▸ **Exercise objective**:
Please return all lines from the records below that include the string "Sequential".

▸ **Source material**:
--- START ---

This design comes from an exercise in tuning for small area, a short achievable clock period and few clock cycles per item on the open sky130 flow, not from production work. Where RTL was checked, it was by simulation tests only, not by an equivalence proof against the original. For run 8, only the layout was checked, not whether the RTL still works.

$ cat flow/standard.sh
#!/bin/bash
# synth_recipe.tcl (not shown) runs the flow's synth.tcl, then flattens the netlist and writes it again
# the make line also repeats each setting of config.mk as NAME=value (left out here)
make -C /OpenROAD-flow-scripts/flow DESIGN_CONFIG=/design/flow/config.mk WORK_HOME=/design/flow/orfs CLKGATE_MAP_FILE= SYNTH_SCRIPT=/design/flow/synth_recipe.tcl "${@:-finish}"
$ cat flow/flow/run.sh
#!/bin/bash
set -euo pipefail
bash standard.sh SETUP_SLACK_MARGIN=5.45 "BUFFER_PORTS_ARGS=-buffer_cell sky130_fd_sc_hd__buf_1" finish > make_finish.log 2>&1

--- END ---
--- START ---

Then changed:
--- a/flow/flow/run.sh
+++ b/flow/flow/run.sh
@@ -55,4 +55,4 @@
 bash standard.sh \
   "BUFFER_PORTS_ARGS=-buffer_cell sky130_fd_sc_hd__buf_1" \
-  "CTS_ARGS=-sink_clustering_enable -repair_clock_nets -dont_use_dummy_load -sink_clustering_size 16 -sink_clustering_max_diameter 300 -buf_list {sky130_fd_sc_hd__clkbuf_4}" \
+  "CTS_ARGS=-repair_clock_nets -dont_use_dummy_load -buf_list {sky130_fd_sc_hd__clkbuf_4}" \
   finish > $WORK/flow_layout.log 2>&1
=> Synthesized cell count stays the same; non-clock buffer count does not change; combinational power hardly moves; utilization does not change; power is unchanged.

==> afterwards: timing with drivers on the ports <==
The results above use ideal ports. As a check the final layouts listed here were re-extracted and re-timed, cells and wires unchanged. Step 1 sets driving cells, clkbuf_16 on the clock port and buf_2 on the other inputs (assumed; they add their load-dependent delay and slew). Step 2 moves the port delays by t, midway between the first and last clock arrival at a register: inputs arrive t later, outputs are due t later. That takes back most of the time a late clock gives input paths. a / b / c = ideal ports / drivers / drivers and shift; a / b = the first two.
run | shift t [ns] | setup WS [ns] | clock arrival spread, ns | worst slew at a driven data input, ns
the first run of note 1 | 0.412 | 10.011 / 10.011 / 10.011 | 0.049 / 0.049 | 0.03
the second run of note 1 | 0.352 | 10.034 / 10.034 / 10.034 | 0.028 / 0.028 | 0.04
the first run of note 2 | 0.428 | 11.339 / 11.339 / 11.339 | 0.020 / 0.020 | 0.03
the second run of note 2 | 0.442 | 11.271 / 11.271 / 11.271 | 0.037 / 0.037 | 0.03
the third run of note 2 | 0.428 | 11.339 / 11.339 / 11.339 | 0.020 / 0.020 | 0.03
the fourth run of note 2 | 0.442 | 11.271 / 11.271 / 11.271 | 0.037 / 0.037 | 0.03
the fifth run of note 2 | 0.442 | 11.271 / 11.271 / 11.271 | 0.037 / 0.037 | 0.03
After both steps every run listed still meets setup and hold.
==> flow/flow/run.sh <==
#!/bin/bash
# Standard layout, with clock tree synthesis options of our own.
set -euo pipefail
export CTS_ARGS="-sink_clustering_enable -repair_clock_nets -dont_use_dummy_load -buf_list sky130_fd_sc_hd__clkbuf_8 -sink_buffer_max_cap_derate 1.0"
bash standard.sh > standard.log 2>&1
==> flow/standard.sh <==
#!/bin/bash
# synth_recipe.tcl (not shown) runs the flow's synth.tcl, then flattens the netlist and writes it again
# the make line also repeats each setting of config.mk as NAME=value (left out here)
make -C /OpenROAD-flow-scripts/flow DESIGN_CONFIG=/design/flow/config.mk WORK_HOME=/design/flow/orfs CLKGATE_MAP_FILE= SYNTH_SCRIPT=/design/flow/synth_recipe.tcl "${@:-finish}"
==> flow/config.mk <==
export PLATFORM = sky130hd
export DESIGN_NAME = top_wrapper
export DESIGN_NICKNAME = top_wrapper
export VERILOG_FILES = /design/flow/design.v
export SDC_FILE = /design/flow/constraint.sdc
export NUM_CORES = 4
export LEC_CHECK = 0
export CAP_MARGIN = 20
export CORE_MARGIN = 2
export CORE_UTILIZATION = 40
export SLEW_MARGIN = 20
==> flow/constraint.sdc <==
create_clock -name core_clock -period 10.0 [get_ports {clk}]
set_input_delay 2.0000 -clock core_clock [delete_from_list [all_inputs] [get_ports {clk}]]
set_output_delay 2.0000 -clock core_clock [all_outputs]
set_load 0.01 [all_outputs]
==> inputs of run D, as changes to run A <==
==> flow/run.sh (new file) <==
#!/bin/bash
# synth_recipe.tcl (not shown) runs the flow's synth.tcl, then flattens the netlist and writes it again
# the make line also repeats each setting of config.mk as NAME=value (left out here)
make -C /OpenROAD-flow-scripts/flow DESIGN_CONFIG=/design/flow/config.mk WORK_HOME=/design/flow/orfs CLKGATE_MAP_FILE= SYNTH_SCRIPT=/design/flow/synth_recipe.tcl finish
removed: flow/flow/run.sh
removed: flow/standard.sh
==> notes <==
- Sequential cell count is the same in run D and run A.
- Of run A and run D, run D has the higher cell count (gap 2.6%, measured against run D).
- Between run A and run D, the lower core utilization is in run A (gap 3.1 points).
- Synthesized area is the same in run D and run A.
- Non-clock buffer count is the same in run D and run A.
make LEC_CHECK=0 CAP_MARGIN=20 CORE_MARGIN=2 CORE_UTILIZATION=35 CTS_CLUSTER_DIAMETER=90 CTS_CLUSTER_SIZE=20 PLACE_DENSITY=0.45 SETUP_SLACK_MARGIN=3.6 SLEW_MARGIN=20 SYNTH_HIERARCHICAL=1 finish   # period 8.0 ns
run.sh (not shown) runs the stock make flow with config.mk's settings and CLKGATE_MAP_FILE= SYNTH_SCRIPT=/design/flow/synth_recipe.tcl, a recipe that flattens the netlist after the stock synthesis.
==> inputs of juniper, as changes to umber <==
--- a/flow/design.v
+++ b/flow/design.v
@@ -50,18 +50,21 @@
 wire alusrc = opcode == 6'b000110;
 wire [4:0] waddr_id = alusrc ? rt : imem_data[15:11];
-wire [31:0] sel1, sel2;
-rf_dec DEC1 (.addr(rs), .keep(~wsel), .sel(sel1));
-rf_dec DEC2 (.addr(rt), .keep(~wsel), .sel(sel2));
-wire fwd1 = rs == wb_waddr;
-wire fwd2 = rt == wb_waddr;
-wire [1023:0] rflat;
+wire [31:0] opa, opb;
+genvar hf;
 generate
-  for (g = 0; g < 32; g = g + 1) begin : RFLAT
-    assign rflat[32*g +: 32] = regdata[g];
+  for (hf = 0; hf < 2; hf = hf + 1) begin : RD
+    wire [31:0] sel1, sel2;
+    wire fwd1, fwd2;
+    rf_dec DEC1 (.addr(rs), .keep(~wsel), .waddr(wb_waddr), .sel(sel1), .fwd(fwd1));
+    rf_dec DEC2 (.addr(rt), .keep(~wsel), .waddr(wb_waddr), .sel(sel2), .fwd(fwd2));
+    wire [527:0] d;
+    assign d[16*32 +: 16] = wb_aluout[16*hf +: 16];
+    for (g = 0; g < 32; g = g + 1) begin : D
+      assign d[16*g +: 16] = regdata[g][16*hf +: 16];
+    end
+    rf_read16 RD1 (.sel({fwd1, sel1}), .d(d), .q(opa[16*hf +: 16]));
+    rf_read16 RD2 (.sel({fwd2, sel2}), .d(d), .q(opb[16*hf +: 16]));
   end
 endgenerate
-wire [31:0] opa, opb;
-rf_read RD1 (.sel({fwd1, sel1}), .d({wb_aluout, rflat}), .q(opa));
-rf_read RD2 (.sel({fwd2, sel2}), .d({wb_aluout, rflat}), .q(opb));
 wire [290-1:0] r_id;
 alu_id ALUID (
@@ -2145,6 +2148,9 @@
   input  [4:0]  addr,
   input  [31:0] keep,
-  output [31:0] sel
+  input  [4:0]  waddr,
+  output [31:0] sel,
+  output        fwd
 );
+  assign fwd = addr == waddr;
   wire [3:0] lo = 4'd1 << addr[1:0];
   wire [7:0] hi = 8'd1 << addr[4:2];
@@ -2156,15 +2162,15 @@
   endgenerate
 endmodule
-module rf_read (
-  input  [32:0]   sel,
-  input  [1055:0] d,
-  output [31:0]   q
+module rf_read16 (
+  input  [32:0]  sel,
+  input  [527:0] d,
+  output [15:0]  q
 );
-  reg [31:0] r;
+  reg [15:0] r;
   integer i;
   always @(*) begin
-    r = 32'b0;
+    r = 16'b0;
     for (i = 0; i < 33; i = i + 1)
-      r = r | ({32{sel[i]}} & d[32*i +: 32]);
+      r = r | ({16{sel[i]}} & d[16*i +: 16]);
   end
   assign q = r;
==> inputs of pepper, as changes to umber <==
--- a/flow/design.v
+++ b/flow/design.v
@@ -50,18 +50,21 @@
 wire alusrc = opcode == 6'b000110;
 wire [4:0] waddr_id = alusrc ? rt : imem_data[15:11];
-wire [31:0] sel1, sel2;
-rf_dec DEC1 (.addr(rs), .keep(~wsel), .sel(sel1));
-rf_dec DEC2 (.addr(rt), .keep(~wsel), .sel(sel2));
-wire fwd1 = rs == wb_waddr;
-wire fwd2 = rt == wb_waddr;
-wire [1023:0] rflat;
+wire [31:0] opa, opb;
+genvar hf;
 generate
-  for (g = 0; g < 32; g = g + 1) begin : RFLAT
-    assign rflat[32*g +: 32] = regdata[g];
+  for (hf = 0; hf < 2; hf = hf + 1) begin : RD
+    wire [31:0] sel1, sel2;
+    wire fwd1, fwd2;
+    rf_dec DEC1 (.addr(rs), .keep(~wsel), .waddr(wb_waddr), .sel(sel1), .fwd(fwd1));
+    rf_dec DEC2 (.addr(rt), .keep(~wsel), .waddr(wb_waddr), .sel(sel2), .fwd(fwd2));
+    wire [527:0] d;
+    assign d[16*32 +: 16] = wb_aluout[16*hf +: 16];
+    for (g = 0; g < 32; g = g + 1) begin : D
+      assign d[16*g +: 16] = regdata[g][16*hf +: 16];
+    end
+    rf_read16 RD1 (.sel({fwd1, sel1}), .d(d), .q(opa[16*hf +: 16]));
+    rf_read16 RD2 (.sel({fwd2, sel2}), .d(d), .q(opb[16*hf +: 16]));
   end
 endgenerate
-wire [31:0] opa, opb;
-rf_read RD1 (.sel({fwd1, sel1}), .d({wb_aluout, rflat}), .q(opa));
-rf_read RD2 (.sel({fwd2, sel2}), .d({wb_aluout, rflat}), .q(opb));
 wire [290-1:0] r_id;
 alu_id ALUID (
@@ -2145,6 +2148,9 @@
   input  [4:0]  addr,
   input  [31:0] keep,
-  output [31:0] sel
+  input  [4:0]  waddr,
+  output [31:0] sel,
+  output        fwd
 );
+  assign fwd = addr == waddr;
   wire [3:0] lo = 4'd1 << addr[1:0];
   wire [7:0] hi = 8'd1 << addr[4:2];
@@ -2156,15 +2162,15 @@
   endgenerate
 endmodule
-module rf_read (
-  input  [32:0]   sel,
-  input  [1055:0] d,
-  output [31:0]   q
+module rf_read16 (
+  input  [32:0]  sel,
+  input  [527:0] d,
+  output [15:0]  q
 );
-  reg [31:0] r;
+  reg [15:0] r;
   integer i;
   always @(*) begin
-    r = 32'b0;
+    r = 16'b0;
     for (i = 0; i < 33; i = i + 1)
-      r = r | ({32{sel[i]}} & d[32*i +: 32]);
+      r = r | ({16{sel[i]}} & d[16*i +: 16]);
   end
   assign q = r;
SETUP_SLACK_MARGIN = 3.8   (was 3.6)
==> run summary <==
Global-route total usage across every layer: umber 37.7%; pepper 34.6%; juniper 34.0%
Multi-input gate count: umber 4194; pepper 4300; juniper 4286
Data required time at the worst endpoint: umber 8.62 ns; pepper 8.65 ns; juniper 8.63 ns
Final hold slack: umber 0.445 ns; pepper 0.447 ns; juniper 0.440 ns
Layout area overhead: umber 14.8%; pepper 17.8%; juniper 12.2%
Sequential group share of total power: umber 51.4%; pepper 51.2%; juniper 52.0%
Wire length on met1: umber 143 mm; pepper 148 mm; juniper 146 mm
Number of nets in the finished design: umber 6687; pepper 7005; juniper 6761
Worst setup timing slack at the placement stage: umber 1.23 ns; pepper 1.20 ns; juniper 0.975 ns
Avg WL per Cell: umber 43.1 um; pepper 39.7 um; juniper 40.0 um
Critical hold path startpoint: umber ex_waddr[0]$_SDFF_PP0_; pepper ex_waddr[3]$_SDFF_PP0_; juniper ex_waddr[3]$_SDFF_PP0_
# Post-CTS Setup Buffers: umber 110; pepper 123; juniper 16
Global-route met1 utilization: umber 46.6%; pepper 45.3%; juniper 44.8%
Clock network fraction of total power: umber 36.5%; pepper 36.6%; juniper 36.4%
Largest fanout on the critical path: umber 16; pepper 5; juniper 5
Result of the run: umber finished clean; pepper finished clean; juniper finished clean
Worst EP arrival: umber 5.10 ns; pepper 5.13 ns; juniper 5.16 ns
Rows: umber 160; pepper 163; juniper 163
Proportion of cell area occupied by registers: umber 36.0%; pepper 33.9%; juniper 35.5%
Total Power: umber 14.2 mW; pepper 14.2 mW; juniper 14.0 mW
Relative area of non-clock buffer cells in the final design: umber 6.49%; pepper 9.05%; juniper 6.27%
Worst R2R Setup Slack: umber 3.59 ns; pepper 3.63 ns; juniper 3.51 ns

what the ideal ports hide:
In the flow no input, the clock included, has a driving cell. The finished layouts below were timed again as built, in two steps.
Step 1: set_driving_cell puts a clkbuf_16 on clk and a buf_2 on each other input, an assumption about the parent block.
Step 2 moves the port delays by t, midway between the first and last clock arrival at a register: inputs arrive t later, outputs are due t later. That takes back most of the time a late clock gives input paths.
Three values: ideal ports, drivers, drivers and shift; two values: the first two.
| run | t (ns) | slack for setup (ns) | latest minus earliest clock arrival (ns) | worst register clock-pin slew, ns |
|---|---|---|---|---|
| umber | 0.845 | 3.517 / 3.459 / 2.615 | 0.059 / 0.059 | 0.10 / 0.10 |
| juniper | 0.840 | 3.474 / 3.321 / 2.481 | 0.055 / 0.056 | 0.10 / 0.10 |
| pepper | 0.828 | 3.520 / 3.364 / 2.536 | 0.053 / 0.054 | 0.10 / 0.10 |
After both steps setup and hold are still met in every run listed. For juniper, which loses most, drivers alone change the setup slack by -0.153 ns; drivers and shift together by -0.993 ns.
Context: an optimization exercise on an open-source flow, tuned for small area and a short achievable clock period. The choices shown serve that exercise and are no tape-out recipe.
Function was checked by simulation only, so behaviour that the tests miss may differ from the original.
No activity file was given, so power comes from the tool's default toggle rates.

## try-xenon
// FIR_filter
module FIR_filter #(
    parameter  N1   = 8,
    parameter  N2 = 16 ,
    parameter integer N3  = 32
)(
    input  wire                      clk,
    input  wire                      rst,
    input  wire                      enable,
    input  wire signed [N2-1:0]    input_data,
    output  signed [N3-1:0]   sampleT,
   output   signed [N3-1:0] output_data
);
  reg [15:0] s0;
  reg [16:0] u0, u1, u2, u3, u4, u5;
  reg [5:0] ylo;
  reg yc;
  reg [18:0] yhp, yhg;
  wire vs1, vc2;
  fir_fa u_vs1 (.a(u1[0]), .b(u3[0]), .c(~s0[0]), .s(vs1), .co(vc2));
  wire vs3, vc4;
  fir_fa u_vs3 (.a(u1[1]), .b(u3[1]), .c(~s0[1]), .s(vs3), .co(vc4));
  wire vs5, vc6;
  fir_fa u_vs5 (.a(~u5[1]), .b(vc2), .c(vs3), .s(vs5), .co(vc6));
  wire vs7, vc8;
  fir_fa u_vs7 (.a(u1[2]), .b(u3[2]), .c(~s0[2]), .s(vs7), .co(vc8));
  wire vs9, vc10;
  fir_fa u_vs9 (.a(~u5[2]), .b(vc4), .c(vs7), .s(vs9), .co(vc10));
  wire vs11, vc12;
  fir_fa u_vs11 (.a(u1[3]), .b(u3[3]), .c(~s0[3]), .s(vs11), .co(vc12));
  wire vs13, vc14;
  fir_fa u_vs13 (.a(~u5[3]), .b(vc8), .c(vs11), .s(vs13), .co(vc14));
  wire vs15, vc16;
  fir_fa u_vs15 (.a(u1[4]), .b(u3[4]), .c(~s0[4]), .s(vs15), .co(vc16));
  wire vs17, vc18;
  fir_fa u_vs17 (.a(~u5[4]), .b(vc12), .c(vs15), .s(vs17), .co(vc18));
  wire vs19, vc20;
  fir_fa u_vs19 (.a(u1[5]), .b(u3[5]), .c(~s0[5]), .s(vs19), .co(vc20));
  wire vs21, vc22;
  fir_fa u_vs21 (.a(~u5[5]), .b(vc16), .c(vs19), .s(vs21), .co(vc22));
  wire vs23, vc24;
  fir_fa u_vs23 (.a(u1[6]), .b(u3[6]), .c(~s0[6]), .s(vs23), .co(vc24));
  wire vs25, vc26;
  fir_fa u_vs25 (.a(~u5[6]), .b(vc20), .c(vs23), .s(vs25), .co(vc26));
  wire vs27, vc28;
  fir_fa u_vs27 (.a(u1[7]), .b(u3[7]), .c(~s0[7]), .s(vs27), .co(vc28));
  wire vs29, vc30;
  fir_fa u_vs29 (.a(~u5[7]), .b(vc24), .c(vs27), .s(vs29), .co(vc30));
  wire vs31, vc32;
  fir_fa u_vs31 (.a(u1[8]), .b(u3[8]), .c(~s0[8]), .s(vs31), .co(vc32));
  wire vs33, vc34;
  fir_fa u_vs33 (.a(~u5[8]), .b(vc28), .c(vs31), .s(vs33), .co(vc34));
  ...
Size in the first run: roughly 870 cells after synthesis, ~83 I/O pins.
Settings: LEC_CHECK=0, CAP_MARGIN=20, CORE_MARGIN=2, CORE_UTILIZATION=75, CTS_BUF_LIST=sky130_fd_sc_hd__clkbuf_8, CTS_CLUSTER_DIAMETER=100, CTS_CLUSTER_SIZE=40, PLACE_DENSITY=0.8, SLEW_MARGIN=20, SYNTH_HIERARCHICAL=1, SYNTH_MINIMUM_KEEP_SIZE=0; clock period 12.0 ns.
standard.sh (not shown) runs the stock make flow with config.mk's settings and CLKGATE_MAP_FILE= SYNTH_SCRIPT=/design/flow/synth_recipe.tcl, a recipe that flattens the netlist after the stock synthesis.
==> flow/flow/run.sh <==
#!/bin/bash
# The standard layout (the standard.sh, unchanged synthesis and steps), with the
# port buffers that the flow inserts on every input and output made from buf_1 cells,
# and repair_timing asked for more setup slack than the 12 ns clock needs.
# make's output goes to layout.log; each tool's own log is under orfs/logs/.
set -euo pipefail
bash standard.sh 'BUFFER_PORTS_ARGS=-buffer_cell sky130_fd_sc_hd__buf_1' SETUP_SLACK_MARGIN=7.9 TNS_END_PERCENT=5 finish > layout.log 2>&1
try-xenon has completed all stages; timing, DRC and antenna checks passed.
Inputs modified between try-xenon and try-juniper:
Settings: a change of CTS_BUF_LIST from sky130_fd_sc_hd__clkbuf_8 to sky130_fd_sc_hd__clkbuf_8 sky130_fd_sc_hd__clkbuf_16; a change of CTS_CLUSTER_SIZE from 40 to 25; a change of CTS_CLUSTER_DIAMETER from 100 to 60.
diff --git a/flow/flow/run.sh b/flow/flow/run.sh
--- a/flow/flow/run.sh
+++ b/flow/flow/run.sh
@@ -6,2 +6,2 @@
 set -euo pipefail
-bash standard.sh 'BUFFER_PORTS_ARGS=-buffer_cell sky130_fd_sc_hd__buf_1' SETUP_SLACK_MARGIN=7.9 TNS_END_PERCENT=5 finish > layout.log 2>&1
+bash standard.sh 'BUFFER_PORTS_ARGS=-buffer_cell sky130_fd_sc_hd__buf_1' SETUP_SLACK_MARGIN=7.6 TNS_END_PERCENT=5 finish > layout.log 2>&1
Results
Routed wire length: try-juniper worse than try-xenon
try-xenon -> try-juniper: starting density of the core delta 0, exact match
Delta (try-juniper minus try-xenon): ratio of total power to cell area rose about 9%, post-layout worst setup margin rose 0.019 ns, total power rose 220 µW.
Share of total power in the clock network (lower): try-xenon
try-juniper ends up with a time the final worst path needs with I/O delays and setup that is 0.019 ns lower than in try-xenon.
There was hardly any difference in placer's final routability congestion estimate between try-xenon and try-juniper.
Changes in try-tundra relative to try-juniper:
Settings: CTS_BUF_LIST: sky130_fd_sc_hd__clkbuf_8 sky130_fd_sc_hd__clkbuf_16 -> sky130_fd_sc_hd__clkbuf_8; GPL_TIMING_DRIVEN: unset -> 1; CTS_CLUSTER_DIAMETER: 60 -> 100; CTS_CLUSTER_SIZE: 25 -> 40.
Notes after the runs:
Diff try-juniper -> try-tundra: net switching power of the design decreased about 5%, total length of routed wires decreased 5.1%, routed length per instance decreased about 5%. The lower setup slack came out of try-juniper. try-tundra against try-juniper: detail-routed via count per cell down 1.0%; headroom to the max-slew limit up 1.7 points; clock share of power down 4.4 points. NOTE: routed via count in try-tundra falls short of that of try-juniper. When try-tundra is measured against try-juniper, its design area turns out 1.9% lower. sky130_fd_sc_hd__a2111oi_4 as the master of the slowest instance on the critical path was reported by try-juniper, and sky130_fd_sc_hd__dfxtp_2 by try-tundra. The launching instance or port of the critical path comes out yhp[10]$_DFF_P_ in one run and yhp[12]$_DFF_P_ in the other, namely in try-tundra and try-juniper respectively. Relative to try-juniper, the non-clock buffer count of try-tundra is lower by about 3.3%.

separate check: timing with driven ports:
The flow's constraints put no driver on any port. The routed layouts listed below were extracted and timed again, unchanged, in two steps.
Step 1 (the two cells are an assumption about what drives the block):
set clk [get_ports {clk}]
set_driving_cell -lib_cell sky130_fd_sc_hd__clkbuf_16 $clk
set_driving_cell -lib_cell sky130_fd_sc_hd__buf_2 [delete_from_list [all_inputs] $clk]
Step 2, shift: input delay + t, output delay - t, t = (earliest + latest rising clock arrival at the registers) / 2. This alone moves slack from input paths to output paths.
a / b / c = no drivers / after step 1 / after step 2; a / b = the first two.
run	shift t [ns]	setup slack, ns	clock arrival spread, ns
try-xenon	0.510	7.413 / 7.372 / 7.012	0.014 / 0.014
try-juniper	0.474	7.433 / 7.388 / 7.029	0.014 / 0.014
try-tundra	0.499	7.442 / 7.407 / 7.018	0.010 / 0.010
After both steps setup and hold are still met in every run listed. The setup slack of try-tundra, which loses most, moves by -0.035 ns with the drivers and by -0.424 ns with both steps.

--- END ---

▸ **Result**:
- Sequential cell count is the same in run D and run A.
Sequential group share of total power: umber 51.4%; pepper 51.2%; juniper 52.0%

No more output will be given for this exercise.